BRUSSELS/BERLIN (Reuters) - European Union finance ministers will tell a G20 meeting this week that they will resist protectionism and that regulation introduced after the 2008 financial crisis must be kept in place.

A document prepared by the EU ministers, which appears aimed at the United States, sets out the position of all European delegations to the G20 gathering of ministers and central bankers in Baden-Baden in Germany on March 17-18.

“We reaffirm our commitment to keep the global economy open, resist protectionism and keep global economic cooperation on track,” says the paper, seen by Reuters.

An early draft communique for the G20 meeting suggested on March 7 that the world’s financial leaders might no longer explicitly reject protectionism, breaking with a decade-old tradition.

Instead, following the change of administration in Washington, they might promise only to keep an “open and fair international trading system”, wording that some officials see as a way to accommodate the protectionist views of President Donald Trump.

The draft communique, however, could change substantially, following discussions at the meeting, G20 officials said.

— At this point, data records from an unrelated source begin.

Background: an optimization exercise with open tools, aiming at small area. Do not read the settings as production practice. The RTL was checked by simulation tests, not by an equivalence proof against the original design. Power figures rest on the tool's default switching activity, not on a simulated workload.

==> quartz <==
## udma_uart
module udma_uart (
  input  wire        clk,
  input  wire        rst,
  input  wire        cg,
  input  wire        rx_in,
  output wire        tx_out,
  output reg         evt_rx,
  output reg         evt_tx,
  input  wire        reg_valid,
  input  wire        reg_write,
  input  wire [1:0]  reg_sz,
  input  wire [6:0]  reg_off,
  input  wire [31:0] reg_wdata,
  output reg  [31:0] reg_rdata,
  output reg         reg_err,
  output reg         tx_req_valid,
  output wire [31:0] tx_req_addr,
  output wire [2:0]  tx_req_n,
  input  wire        tx_rsp_valid,
  input  wire [31:0] tx_rsp_data,
  output reg         rx_req_valid,
  output wire [31:0] rx_req_addr,
  output wire [2:0]  rx_req_n,
  output wire [31:0] rx_req_data,
  input  wire        rx_rsp_valid
);
export LEC_CHECK = 0
export CAP_MARGIN = 20
export CORE_MARGIN = 2
export CORE_UTILIZATION = 55
export SLEW_MARGIN = 20
create_clock -name core_clock -period 12.0 [get_ports {clk}]
standard.sh (not shown) runs the stock make flow with config.mk's settings and CLKGATE_MAP_FILE= SYNTH_SCRIPT=/design/flow/synth_recipe.tcl, a recipe that flattens the netlist after the stock synthesis.
==> flow/flow/run.sh <==
#!/bin/bash
# The standard layout (standard.sh: standard synthesis, floorplan,
# placement, CTS, routing), with two changes:
#  - the port buffers are buf_1 cells instead of the flow's default cell;
#  - CTS builds the tree from clkbuf_8 cells under a clkbuf_16 root,
#    clustering up to 16 flip-flops within 60 um per leaf buffer, and adds
#    no dummy loads.
# make's full output goes to standard.log here; ORFS keeps each step's log
# under orfs/logs/.
set -euo pipefail
export BUFFER_PORTS_ARGS="-buffer_cell sky130_fd_sc_hd__buf_1"
export CTS_ARGS="-sink_clustering_enable -repair_clock_nets -dont_use_dummy_load -sink_clustering_size 16 -sink_clustering_max_diameter 60 -buf_list sky130_fd_sc_hd__clkbuf_8 -root_buf sky130_fd_sc_hd__clkbuf_16"
bash standard.sh > standard.log 2>&1
==> delta: changes against quartz <==
--- a/flow/design.v
+++ b/flow/design.v
@@ -93,11 +93,10 @@
   reg [19:0]              rx_drem,   tx_drem;
   reg [1:0]               rx_cds,    tx_cds;
   reg                     rx_ccont,  tx_ccont;
   reg [3:0][7:0] rx_stage, tx_stage;
   reg [2:0]      rx_scnt,  tx_scnt;
-  reg [1:0]      rx_rd;               
   reg        rx_out_v,  tx_out_v;
   reg [2:0]  rx_out_n,  tx_out_n;
   reg        rx_out_disc, tx_out_disc;
   reg        rx_rdy_v,  tx_rdy_v;
   reg [1:0]  parity_mode;
@@ -108,23 +107,20 @@
   reg [2:0]  tx_bit;
   reg        tx_stop;
   reg [15:0] tx_cnt;
   reg        tx_line;
   reg [1:0]  rx_state;
-  reg [7:0]  rx_shift;    
+  reg [7:0]  rx_shift;
+  reg [2:0]  rx_bit;
   reg [16:0] rx_cnt;
   reg        rx_prev;
   assign tx_out      = tx_line;
   assign tx_req_addr = tx_daddr;
   assign tx_req_n    = tx_out_n;
   assign rx_req_addr = rx_daddr;
   assign rx_req_n    = rx_out_n;
-  wire [1:0] rx_rd1 = rx_rd + 2'd1;
-  wire [1:0] rx_rd2 = rx_rd + 2'd2;
-  wire [1:0] rx_rd3 = rx_rd + 2'd3;
-  assign rx_req_data = {rx_stage[rx_rd3], rx_stage[rx_rd2],
-                        rx_stage[rx_rd1], rx_stage[rx_rd]};
+  assign rx_req_data = rx_stage;
   reg [31:0] n_rx_saddr, n_tx_saddr;
   reg        n_rx_cont,  n_tx_cont;
   reg [1:0]  n_rx_ds,    n_tx_ds;
   reg        n_rx_en,    n_tx_en;
   reg [2:0]               n_rx_dcnt,   n_tx_dcnt;
@@ -136,11 +132,10 @@
   reg [19:0]              n_rx_drem,   n_tx_drem;
   reg [1:0]               n_rx_cds,    n_tx_cds;
   reg                     n_rx_ccont,  n_tx_ccont;
   reg [3:0][7:0] n_rx_stage, n_tx_stage;
   reg [2:0]      n_rx_scnt,  n_tx_scnt;
-  reg [1:0]      n_rx_rd;
   reg        n_rx_out_v,  n_tx_out_v;
   reg [2:0]  n_rx_out_n,  n_tx_out_n;
   reg        n_rx_out_disc, n_tx_out_disc;
   reg        n_rx_rdy_v,  n_tx_rdy_v;
   reg [1:0]  n_parity_mode;
@@ -152,23 +147,21 @@
   reg        n_tx_stop;
   reg [15:0] n_tx_cnt;
   reg        n_tx_line;
   reg [1:0]  n_rx_state;
   reg [7:0]  n_rx_shift;
+  reg [2:0]  n_rx_bit;
   reg [16:0] n_rx_cnt;
   reg        n_rx_prev;
   reg        n_evt_rx, n_evt_tx;
   reg        n_tx_req_valid, n_rx_req_valid;
   reg        acc_ok;
   reg [2:0]  unit;
   reg [2:0]  nn;
   reg        pb;
-  reg        rx_last;
   reg [1:0]  tx_idx;
-  reg [1:0]  rx_wr;
   reg [16:0] tx_cnt_dec, rx_cnt_dec;
-  reg        tx_ld, tx_dc, rx_ld1, rx_ld, rx_dc;
   integer    i;
   always @* begin
     n_rx_saddr = rx_saddr;   n_tx_saddr = tx_saddr;
     n_rx_cont  = rx_cont;    n_tx_cont  = tx_cont;
     n_rx_ds    = rx_ds;      n_tx_ds    = tx_ds;
@@ -180,12 +173,11 @@
     n_rx_pcont  = rx_pcont;  n_tx_pcont  = tx_pcont;
     n_rx_daddr  = rx_daddr;  n_tx_daddr  = tx_daddr;
     n_rx_drem   = rx_drem;   n_tx_drem   = tx_drem;
     n_rx_cds    = rx_cds;    n_tx_cds    = tx_cds;
     n_rx_ccont  = rx_ccont;  n_tx_ccont  = tx_ccont;
-    n_rx_stage = rx_stage;
-    n_rx_rd    = rx_req_valid ? rx_rd + rx_out_n[1:0] : rx_rd;
+    n_rx_stage = rx_req_valid ? (rx_stage >> {rx_out_n, 3'b000}) : rx_stage;
     n_tx_stage = tx_stage;
     n_rx_scnt  = rx_scnt;    n_tx_scnt  = tx_scnt;
     n_rx_out_v    = rx_out_v;    n_tx_out_v    = tx_out_v;
     n_rx_out_n    = rx_out_n;    n_tx_out_n    = tx_out_n;
     n_rx_out_disc = rx_out_disc; n_tx_out_disc = tx_out_disc;
@@ -193,11 +185,11 @@
     n_parity_mode = parity_mode;
     n_stop2       = stop2;
     n_clkdiv      = clkdiv;
     n_tx_state = tx_state;  n_tx_shift = tx_shift;  n_tx_bit = tx_bit;
     n_tx_stop  = tx_stop;   n_tx_cnt   = tx_cnt;    n_tx_line = tx_line;
-    n_rx_state = rx_state;  n_rx_shift = rx_shift;
+    n_rx_state = rx_state;  n_rx_shift = rx_shift;  n_rx_bit = rx_bit;
     n_rx_cnt   = rx_cnt;    n_rx_prev  = rx_prev;
     n_evt_rx = 1'b0;
     n_evt_tx = 1'b0;
     n_tx_req_valid = 1'b0;
     n_rx_req_valid = 1'b0;
@@ -205,16 +197,12 @@
     reg_err   = 1'b0;
     acc_ok    = 1'b0;
     unit      = 3'd0;
     nn        = 3'd0;
     pb        = 1'b0;
-    rx_last   = 1'b0;
     tx_idx    = 2'd0;
-    rx_wr     = 2'd0;
     tx_cnt_dec = dec17({1'b0, tx_cnt});
-    tx_ld = 1'b0;  tx_dc = 1'b0;
-    rx_ld1 = 1'b0; rx_ld = 1'b0; rx_dc = 1'b0;
     rx_cnt_dec = dec17(rx_cnt);
     if (n_rx_rdy_v) begin
       if (!n_rx_out_disc) begin
         n_rx_daddr = add3_32(rx_daddr, rx_out_n);
         n_rx_drem  = sub3_20(rx_drem, rx_out_n);
@@ -379,21 +367,21 @@
         if (n_tx_scnt != 3'd0) begin
           n_tx_shift = n_tx_stage[tx_idx];
           n_tx_scnt  = n_tx_scnt - 3'd1;
           n_tx_state = TX_START;
           n_tx_line  = 1'b0;
-          tx_ld = 1'b1;
+          n_tx_cnt   = n_clkdiv;
         end
       end else if (n_tx_cnt != 16'd0) begin
-        tx_dc = 1'b1;
+        n_tx_cnt = tx_cnt_dec[15:0];
       end else begin
         case (n_tx_state)
           TX_START: begin
             n_tx_state = TX_DATA;
             n_tx_bit   = 3'd0;
             n_tx_line  = n_tx_shift[0];
-            tx_ld = 1'b1;
+            n_tx_cnt   = n_clkdiv;
           end
           TX_DATA: begin
             if (n_tx_bit != 3'd7) begin
               n_tx_bit  = n_tx_bit + 3'd1;
               n_tx_line = n_tx_shift[n_tx_bit];
@@ -403,93 +391,87 @@
             end else begin
               n_tx_state = TX_STOP;
               n_tx_stop  = 1'b0;
               n_tx_line  = 1'b1;
             end
-            tx_ld = 1'b1;
+            n_tx_cnt = n_clkdiv;
           end
           TX_PARITY: begin
             n_tx_state = TX_STOP;
             n_tx_stop  = 1'b0;
             n_tx_line  = 1'b1;
-            tx_ld = 1'b1;
+            n_tx_cnt   = n_clkdiv;
           end
           TX_STOP: begin
             if (!n_tx_stop && n_stop2) begin
               n_tx_stop = 1'b1;
               n_tx_line = 1'b1;
-              tx_ld = 1'b1;
+              n_tx_cnt  = n_clkdiv;
             end else if (n_tx_scnt != 3'd0) begin
               n_tx_shift = n_tx_stage[tx_idx];
               n_tx_scnt  = n_tx_scnt - 3'd1;
               n_tx_state = TX_START;
               n_tx_line  = 1'b0;
-              tx_ld = 1'b1;
+              n_tx_cnt   = n_clkdiv;
             end else begin
               n_tx_state = TX_IDLE;
               n_tx_line  = 1'b1;
             end
           end
           default: ;
         endcase
       end
-      rx_wr = n_rx_rd + n_rx_scnt[1:0];    
       case (n_rx_state)
         RX_WAIT_START: begin
           if (n_rx_prev && !rx_in) begin
             n_rx_state = RX_DATA;
-            n_rx_shift = 8'b1000_0000;
-            rx_ld1 = 1'b1;
+            n_rx_bit   = 3'd0;
+            n_rx_cnt   = add17({1'b0, n_clkdiv}, {2'b00, n_clkdiv[15:1]}, n_clkdiv[0]);
           end
         end
         RX_DATA: begin
           if (n_rx_cnt != 17'd0) begin
-            rx_dc = 1'b1;
+            n_rx_cnt = rx_cnt_dec;
           end else begin
-            rx_last    = n_rx_shift[0];
             n_rx_shift = {rx_in, n_rx_shift[7:1]};
-            rx_ld = 1'b1;
-            if (!rx_last) begin
+            n_rx_cnt = {1'b0, n_clkdiv};
+            if (n_rx_bit != 3'd7) begin
+              n_rx_bit = n_rx_bit + 3'd1;
             end else if (n_parity_mode != 2'd0) begin
               n_rx_state = RX_PARITY;
             end else begin
               if (n_rx_dcnt != 3'd0 && n_rx_scnt != 3'd4) begin
-                n_rx_stage[rx_wr] = n_rx_shift;
+                n_rx_stage[n_rx_scnt[1:0]] = n_rx_shift;
                 n_rx_scnt = n_rx_scnt + 3'd1;
               end
               n_rx_state = RX_WAIT_STOP;
             end
           end
         end
         RX_PARITY: begin
           if (n_rx_cnt != 17'd0) begin
-            rx_dc = 1'b1;
+            n_rx_cnt = rx_cnt_dec;
           end else begin
             pb = (n_parity_mode == 2'd1) ? ^n_rx_shift : ~^n_rx_shift;
             if (n_parity_mode == 2'd0 || rx_in == pb) begin
               if (n_rx_dcnt != 3'd0 && n_rx_scnt != 3'd4) begin
-                n_rx_stage[rx_wr] = n_rx_shift;
+                n_rx_stage[n_rx_scnt[1:0]] = n_rx_shift;
                 n_rx_scnt = n_rx_scnt + 3'd1;
               end
             end
             n_rx_state = RX_WAIT_STOP;
-            rx_ld = 1'b1;
+            n_rx_cnt   = {1'b0, n_clkdiv};
           end
         end
         RX_WAIT_STOP: begin
-          if (n_rx_cnt != 17'd0) rx_dc = 1'b1;
+          if (n_rx_cnt != 17'd0) n_rx_cnt = rx_cnt_dec;
           else                   n_rx_state = RX_WAIT_START;
         end
         default: ;
       endcase
       n_rx_prev = rx_in;
     end
-    if (tx_ld)      n_tx_cnt = n_clkdiv;
-    else if (tx_dc) n_tx_cnt = tx_cnt_dec[15:0];
-    if (rx_ld1)     n_rx_cnt = add17({1'b0, n_clkdiv}, {2'b00, n_clkdiv[15:1]}, n_clkdiv[0]);
-    else if (rx_ld) n_rx_cnt = {1'b0, n_clkdiv};
-    else if (rx_dc) n_rx_cnt = rx_cnt_dec;
     if (n_rx_dcnt != 3'd0 && !n_rx_out_v) begin
       unit = 3'd1 << n_rx_cds;
       nn   = (n_rx_drem[19:3] == 17'd0 && n_rx_drem[2:0] < unit) ? n_rx_drem[2:0] : unit;
       if (n_rx_scnt >= nn) begin
         n_rx_out_v     = 1'b1;
@@ -510,11 +492,10 @@
     if (rst && reg_valid)
       reg_err = 1'b1;
   end
   always @(posedge clk) begin
     if (rst) begin
-      rx_rd    <= 2'd0;
       rx_saddr <= 32'd0;  tx_saddr <= 32'd0;
       rx_cont  <= 1'b0;   tx_cont  <= 1'b0;
       rx_ds    <= 2'd0;   tx_ds    <= 2'd0;
       rx_en    <= 1'b0;   tx_en    <= 1'b0;
       rx_dcnt  <= 3'd0;   tx_dcnt  <= 3'd0;
@@ -531,11 +512,10 @@
       evt_rx <= 1'b0;
       evt_tx <= 1'b0;
       tx_req_valid <= 1'b0;
       rx_req_valid <= 1'b0;
     end else begin
-      rx_rd    <= n_rx_rd;
       rx_saddr <= n_rx_saddr;  tx_saddr <= n_tx_saddr;
       rx_cont  <= n_rx_cont;   tx_cont  <= n_tx_cont;
       rx_ds    <= n_rx_ds;     tx_ds    <= n_tx_ds;
       rx_en    <= n_rx_en;     tx_en    <= n_tx_en;
       rx_dcnt  <= n_rx_dcnt;   tx_dcnt  <= n_tx_dcnt;
@@ -567,9 +547,9 @@
     rx_stage <= n_rx_stage;    tx_stage <= n_tx_stage;
     rx_out_n    <= n_rx_out_n;     tx_out_n    <= n_tx_out_n;
     rx_out_disc <= n_rx_out_disc;  tx_out_disc <= n_tx_out_disc;
     tx_shift <= n_tx_shift;  tx_bit <= n_tx_bit;
     tx_stop  <= n_tx_stop;   tx_cnt <= n_tx_cnt;
-    rx_shift <= n_rx_shift;
+    rx_shift <= n_rx_shift;  rx_bit <= n_rx_bit;
     rx_cnt   <= n_rx_cnt;
   end
 endmodule
==> flow/run.sh (new file) <==
#!/bin/bash
# synth_recipe.tcl (not shown) runs the flow's synth.tcl, then flattens the netlist and writes it again
# the make line also repeats each setting of config.mk as NAME=value (left out here)
make -C /OpenROAD-flow-scripts/flow DESIGN_CONFIG=/design/flow/config.mk WORK_HOME=/design/flow/orfs CLKGATE_MAP_FILE= SYNTH_SCRIPT=/design/flow/synth_recipe.tcl finish
--- a/flow/config.mk
+++ b/flow/config.mk
@@ -5,7 +5,7 @@
 export SDC_FILE = /design/flow/constraint.sdc
 export NUM_CORES = 4
 export LEC_CHECK = 0
 export CAP_MARGIN = 20
 export CORE_MARGIN = 2
-export CORE_UTILIZATION = 55
+export CORE_UTILIZATION = 40
 export SLEW_MARGIN = 20
removed: flow/flow/run.sh
removed: flow/standard.sh
==> run notes <==
	quartz	delta
Adder and majority cell fraction of the synthesized area	7.54%	7.38%
Post-placement setup slack	1.38 ns	0.896 ns
Worst setup margin	1.93 ns	1.36 ns
Count of distinct cell types in the synthesized netlist	84	93
Share of the synthesized area in compound gates (AO/OA/AOI/OAI)	12.0%	15.7%
Mapped Area	34000 sq um	34400 sq um
Outcome	finished clean	finished clean
Leak Pwr	13.8 nW	15.0 nW
Met2 capacity usage during global routing	51.8%	37.4%
Number of buffers inserted during clock tree synthesis	54	79
Fin Hold WS	0.472 ns	0.469 ns
Layout cells sized above 1	6.57%	7.59%
Rows	91	107
Endpoint, Worst Hold	tx_line$_SDFFE_PP1P_	tx_stage[25]$_DFF_P_
Global routing usage on met1	38.7%	31.4%
Synthesized instance count	3594	3804

==> separate check: timing with driven ports <==
How much do the figures lean on ideal ports? The routed layouts below were timed once more, with nothing changed but the port constraints.
Step 1 (the two cells are an assumption about what drives the block):
set clk [get_ports {clk}]
set_driving_cell -lib_cell sky130_fd_sc_hd__clkbuf_16 $clk
set_driving_cell -lib_cell sky130_fd_sc_hd__buf_2 [delete_from_list [all_inputs] $clk]
Step 2 times the ports against the registers' clock, not the clock port: input delays grow and output delays shrink by t, the midpoint of the rising clock arrivals with the driver on.
a / b / c = no drivers / after step 1 / after step 2; a / b = the first two.
| run | t, ns | setup slack, ns | worst hold slack (ns) | worst setup path after step 2 |
|---|---|---|---|---|
| quartz | 0.647 | 1.929 / 1.972 / 1.324 | 0.472 / 0.472 / 0.472 | input to register |
| delta | 0.684 | 1.363 / 1.403 / 0.718 | 0.469 / 0.469 / 0.469 | input to register |
After both steps every run listed still meets setup and hold. The setup slack of delta, which loses most, moves by +0.040 ns with the drivers and by -0.645 ns with both steps.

International Monetary Fund (IMF) chief economist Maurice Obstfeld and a senior German government official both said on Monday they expected the G20 to debate a proposed overhaul of the U.S. tax code which would favor exports over imports.

“It’ll be discussed. There will be a lot of questions among the finance ministers,” Obstfeld said, adding that the proposed border adjustment tax (BAT) would have spillover effects because it would strengthen the dollar.

Emerging economies like Saudi Arabia would be most affected, Obstfeld said.

The German G20 presidency expects constructive discussions and a “good agreement” at Baden-Baden, the senior German government official said, speaking on condition of anonymity.

Asked if the U.S. tax dispute would overshadow the meeting, the official said: “There is no reason to be pessimistic about relations with the United States ... but there will be the need to discuss issues like tax policy”.

RESILIENCE

Germany wants the G20 meeting to focus on strengthening economic resilience, mastering challenges of digitization and helping African countries with investment programs.

Trump has already formally withdrawn the United States from the Trans-Pacific Partnership trade deal, distancing America from its Asian allies, and vowed to renegotiate a free-trade deal with Canada and Mexico.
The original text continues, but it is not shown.